Your assignment: On the basis of the records below, report how many lines contain the word "clock". Nothing else should be given.

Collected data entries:
┄┄┄┄┄┄
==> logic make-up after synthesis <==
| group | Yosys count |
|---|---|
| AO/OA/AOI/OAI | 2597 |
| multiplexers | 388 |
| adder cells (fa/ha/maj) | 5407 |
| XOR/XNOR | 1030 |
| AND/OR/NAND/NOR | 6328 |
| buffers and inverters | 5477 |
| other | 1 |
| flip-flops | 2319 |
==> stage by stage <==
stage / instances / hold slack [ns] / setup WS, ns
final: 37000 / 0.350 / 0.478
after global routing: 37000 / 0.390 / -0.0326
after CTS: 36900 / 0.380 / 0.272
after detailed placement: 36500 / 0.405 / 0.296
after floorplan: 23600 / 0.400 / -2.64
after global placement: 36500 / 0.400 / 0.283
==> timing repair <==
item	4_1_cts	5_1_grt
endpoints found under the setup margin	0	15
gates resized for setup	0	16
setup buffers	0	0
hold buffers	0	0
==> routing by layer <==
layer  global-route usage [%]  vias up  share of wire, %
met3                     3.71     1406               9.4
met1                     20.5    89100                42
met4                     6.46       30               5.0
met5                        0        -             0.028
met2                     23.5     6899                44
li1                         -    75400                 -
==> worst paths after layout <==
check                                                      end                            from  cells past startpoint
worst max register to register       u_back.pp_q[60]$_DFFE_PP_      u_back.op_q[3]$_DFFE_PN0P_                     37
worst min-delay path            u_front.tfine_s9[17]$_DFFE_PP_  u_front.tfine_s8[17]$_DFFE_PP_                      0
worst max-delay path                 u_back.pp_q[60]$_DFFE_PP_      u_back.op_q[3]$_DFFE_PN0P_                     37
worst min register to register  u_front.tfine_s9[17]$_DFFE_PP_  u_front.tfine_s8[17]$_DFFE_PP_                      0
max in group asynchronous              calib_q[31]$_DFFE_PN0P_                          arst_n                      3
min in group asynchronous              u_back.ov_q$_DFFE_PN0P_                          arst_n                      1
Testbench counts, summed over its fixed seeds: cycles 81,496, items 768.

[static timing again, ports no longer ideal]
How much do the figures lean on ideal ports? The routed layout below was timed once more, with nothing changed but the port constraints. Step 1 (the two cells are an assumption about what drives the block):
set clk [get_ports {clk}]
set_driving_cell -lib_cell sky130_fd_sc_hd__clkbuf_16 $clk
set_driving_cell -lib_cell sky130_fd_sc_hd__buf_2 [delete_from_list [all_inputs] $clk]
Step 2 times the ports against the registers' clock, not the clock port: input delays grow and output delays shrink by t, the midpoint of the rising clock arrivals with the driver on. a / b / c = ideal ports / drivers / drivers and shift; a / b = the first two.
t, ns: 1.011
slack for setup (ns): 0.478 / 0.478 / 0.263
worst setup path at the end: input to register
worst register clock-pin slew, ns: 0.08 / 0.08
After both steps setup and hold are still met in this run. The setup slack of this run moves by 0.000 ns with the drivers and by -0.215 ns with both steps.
From an optimization exercise on the open Yosys and OpenROAD flow, aimed at small area; shortcuts taken in it are not production practice. In this exercise RTL edits were held to simulation tests only and were not proved equivalent to the original. Power and IR drop assume default switching activity.

==> flow/design.v <==
`default_nettype none
package radar_pkg;
	localparam int unsigned frame_bits = 408;
	localparam logic [7:0] type_fixed = 8'd0;  
	localparam logic [7:0] type_chirp = 8'd1;  
	localparam logic [7:0] type_hop   = 8'd2;  
endpackage
`default_nettype wire
`timescale 1ns/1ps
`default_nettype none
module radar_ctrl_top #(
	parameter int unsigned sync_stages = 2,
	parameter int unsigned time_width = 64
) (
	input  logic                  clk,
	input  logic                  rst,
	input  logic                  sclk,
	input  logic                  cs,
	input  logic                  mosi,
	output logic [time_width-1:0] sys_time,
	output logic                  time_update,
	output logic                  busy,
	output logic                  pulse,
	output logic                  blank,
	output logic [47:0]           freq_word,
	output logic                  frame_error,
	output logic                  cmd_reject
);
	logic [1:0] sclk_sync;
	logic [1:0] cs_sync;
	logic [1:0] mosi_sync;
	logic sclk_d;
	logic cs_d;
	logic [8:0] bit_cnt;
	logic frame_valid;
	logic [408:0] sh;  
	logic shifted;  
	wire sclk_s = sclk_sync[1];
	wire cs_s = cs_sync[1];
	wire mosi_s = mosi_sync[1];
	wire sclk_rise = sclk_s & ~sclk_d;
	wire cs_rise = cs_s & ~cs_d;
	wire cs_fall = ~cs_s & cs_d;
	wire shift = sclk_rise & ~cs_s;
	always_ff @(posedge clk)
	begin
		if (rst)
		begin
			sclk_sync <= '0;
			cs_sync <= '1;
			mosi_sync <= '0;
			sclk_d <= 1'b0;
			cs_d <= 1'b1;
			bit_cnt <= '0;
			frame_valid <= 1'b0;
			frame_error <= 1'b0;
		end
		else
		begin
			sclk_sync <= {sclk_sync[0], sclk};
			cs_sync <= {cs_sync[0], cs};
			mosi_sync <= {mosi_sync[0], mosi};
			sclk_d <= sclk_s;
			cs_d <= cs_s;
			if (cs_fall)
				bit_cnt <= '0;
			else if (sclk_rise && !cs_s && bit_cnt != 9'd409)
				bit_cnt <= bit_cnt + 1'b1;
			frame_valid <= cs_rise && (bit_cnt == 9'd408);
			frame_error <= cs_rise && (bit_cnt != 9'd408);
		end
	end
	always_ff @(posedge clk)
	begin
		shifted <= shift;
		if (shift)
			sh <= {sh[407:0], mosi_s};
	end
	wire [63:0] f_ts = sh[215:152];
	wire [15:0] f_np = sh[151:136];
	wire [7:0]  f_pt = sh[135:128];
	wire [31:0] f_ti = sh[127:96];
	wire [31:0] f_tp = sh[95:64];
	wire [31:0] f_tb1 = sh[63:32];
	wire [31:0] f_tb2 = sh[31:0];
	logic [32:0] f_head;  
	logic [32:0] f_tail;  
	logic bad;
	always_comb
	begin
		f_head = {1'b0, f_ti} + {1'b0, f_tb2};
		f_tail = {1'b0, f_tp} - {1'b0, f_tb1};
		bad = (f_np == '0) || (f_ti == '0) || (f_ti == f_tp) ||
			f_tail[32] || (f_head > {1'b0, f_tail[31:0]}) ||
			(f_pt[7:2] != '0) || (f_pt[1:0] == 2'b11);
	end
	logic cmd_valid;
	always_ff @(posedge clk)
	begin
		if (rst)
		begin
			cmd_valid <= 1'b0;
			cmd_reject <= 1'b0;
		end
		else
		begin
			cmd_valid <= frame_valid && !bad;
			cmd_reject <= frame_valid && bad;
		end
	end
	logic [63:0] p_ts;
	logic [15:0] p_np;
	logic [31:0] p_ti;
	logic [31:0] p_tp;
	logic [31:0] p_head;
	logic [31:0] p_tail;
	logic [47:0] p_freq;
	logic [47:0] p_step;
	logic [31:0] p_rate;
	logic p_chirp;
	logic p_hop;
	always_ff @(posedge clk)
	begin
		if (frame_valid && !bad)
		begin
			p_ts <= f_ts;
			p_np <= f_np;
			p_ti <= f_ti;
			p_tp <= f_tp;
			p_head <= f_head[31:0];
			p_tail <= f_tail[31:0];
			p_freq <= sh[343:296];
			p_step <= sh[295:248];
			p_rate <= sh[247:216];
			p_chirp <= f_pt[0];
			p_hop <= f_pt[1];
		end
	end
	wire [63:0] preset = shifted ? sh[408:345] : sh[407:344];
	logic pending;
	logic applied;
	logic have_cmd;
	logic seq_busy;
	wire apply = !seq_busy && (cmd_valid || pending);
	always_ff @(posedge clk)
	begin
		if (rst)
		begin
			pending <= 1'b0;
			applied <= 1'b0;
			have_cmd <= 1'b0;
		end
		else
		begin
			applied <= apply;
			if (apply)
				have_cmd <= 1'b1;
			if (cmd_valid)
				pending <= seq_busy;
			else if (!seq_busy)
				pending <= 1'b0;
		end
	end
	logic [63:0] a_ts;  
	logic [15:0] a_np;  
	logic [31:0] a_ti;
	logic [31:0] a_tp;
	logic [31:0] a_head;
	logic [31:0] a_tail;
	logic [47:0] a_freq;
	logic [47:0] a_step;
	logic [31:0] a_rate;
	logic a_chirp;
	logic a_hop;
	logic [63:0] seq_time;
	logic seq_update;
	logic armed;
	logic running;
	logic seq_pulse;
	logic seq_bh;  
	logic seq_bt;  
	logic seq_start;
	logic [63:0] time_n;
	logic start_hit;
	logic last_slot;
	logic last_pulse;
	logic [31:0] phase_inc;
	always_comb
	begin
		time_n = cmd_valid ? preset : seq_time + 1'b1;
		start_hit = (armed || applied) && !running && (time_n == a_ts);
		phase_inc = a_ts[31:0] + 32'd1;
		last_slot = (phase_inc == a_tp);
		last_pulse = (a_np == 16'd1);
	end
	always_ff @(posedge clk)
	begin
		if (rst)
		begin
			seq_time <= '0;
			seq_update <= 1'b0;
			armed <= 1'b0;
			running <= 1'b0;
			seq_busy <= 1'b0;
			seq_pulse <= 1'b0;
			seq_bh <= 1'b0;
			seq_bt <= 1'b0;
			seq_start <= 1'b0;
		end
		else
		begin
			seq_time <= time_n;
			seq_update <= cmd_valid;
			if (start_hit)
			begin
				armed <= 1'b0;
				running <= 1'b1;
				seq_busy <= 1'b1;
				seq_pulse <= 1'b1;
				seq_bh <= 1'b1;
				seq_bt <= 1'b0;
				seq_start <= 1'b1;
			end
			else if (running)
			begin
				if (last_slot)
				begin
					running <= !last_pulse;
					seq_busy <= !last_pulse;
					seq_pulse <= !last_pulse;
					seq_bh <= !last_pulse;
					seq_bt <= 1'b0;
					seq_start <= !last_pulse;
				end
				else
				begin
					seq_pulse <= seq_pulse && (phase_inc != a_ti);
					seq_bh <= seq_bh && (phase_inc != a_head);
					seq_bt <= seq_bt || (phase_inc == a_tail);
					seq_start <= 1'b0;
				end
			end
			else
			begin
				if (applied)
					armed <= 1'b1;
				else if (cmd_valid)
					armed <= 1'b0;
				seq_busy <= applied || (armed && !cmd_valid);
				seq_pulse <= 1'b0;
				seq_bh <= 1'b0;
				seq_bt <= 1'b0;
				seq_start <= 1'b0;
			end
		end
	end
	logic started;
	wire [31:0] rate_cnt = a_ts[63:32];
	wire rate_hit = (rate_cnt == a_rate) || (a_rate == '0);
	wire [47:0] freq_sum = freq_word + a_step;
	always_ff @(posedge clk)
	begin
		if (rst || applied)
		begin
			freq_word <= '0;
			started <= 1'b0;
		end
		else if (seq_start)
		begin
			started <= 1'b1;
			freq_word <= (started && a_hop) ? freq_sum : a_freq;
		end
		else if (!started)
		begin
			if (have_cmd)
				freq_word <= a_freq;
		end
		else if (a_chirp)
		begin
			if (seq_pulse && rate_hit)
				freq_word <= freq_sum;
		end
		else if (!a_hop)
			freq_word <= a_freq;
	end
	always_ff @(posedge clk)
	begin
		if (apply)
		begin
			a_ti <= p_ti;
			a_tp <= p_tp;
			a_head <= p_head;
			a_tail <= p_tail;
			a_freq <= p_freq;
			a_step <= p_step;
			a_rate <= p_rate;
			a_chirp <= p_chirp;
			a_hop <= p_hop;
		end
		if (apply)
			a_np <= p_np;
		else if (running && last_slot)
			a_np <= a_np - 16'd1;
		if (start_hit)
			a_ts[31:0] <= '0;
		else if (running)
			a_ts[31:0] <= last_slot ? 32'd0 : phase_inc;
		else if (apply)
			a_ts[31:0] <= p_ts[31:0];
		if (apply)
			a_ts[63:32] <= p_ts[63:32];
		else if (!rst && !applied)
		begin
			if (seq_start)
				a_ts[63:32] <= 32'd1;
			else if (started && a_chirp && seq_pulse)
				a_ts[63:32] <= rate_hit ? 32'd1 : rate_cnt + 32'd1;
		end
	end
	always_ff @(posedge clk)
	begin
		if (rst)
		begin
			sys_time <= '0;
			time_update <= 1'b0;
			busy <= 1'b0;
			pulse <= 1'b0;
			blank <= 1'b0;
		end
		else
		begin
			sys_time <= seq_time;
			time_update <= seq_update;
			busy <= seq_busy;
			pulse <= seq_pulse;
			blank <= seq_bh || seq_bt;
		end
	end
endmodule
`default_nettype wire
┄┄┄┄┄┄
Answer: 2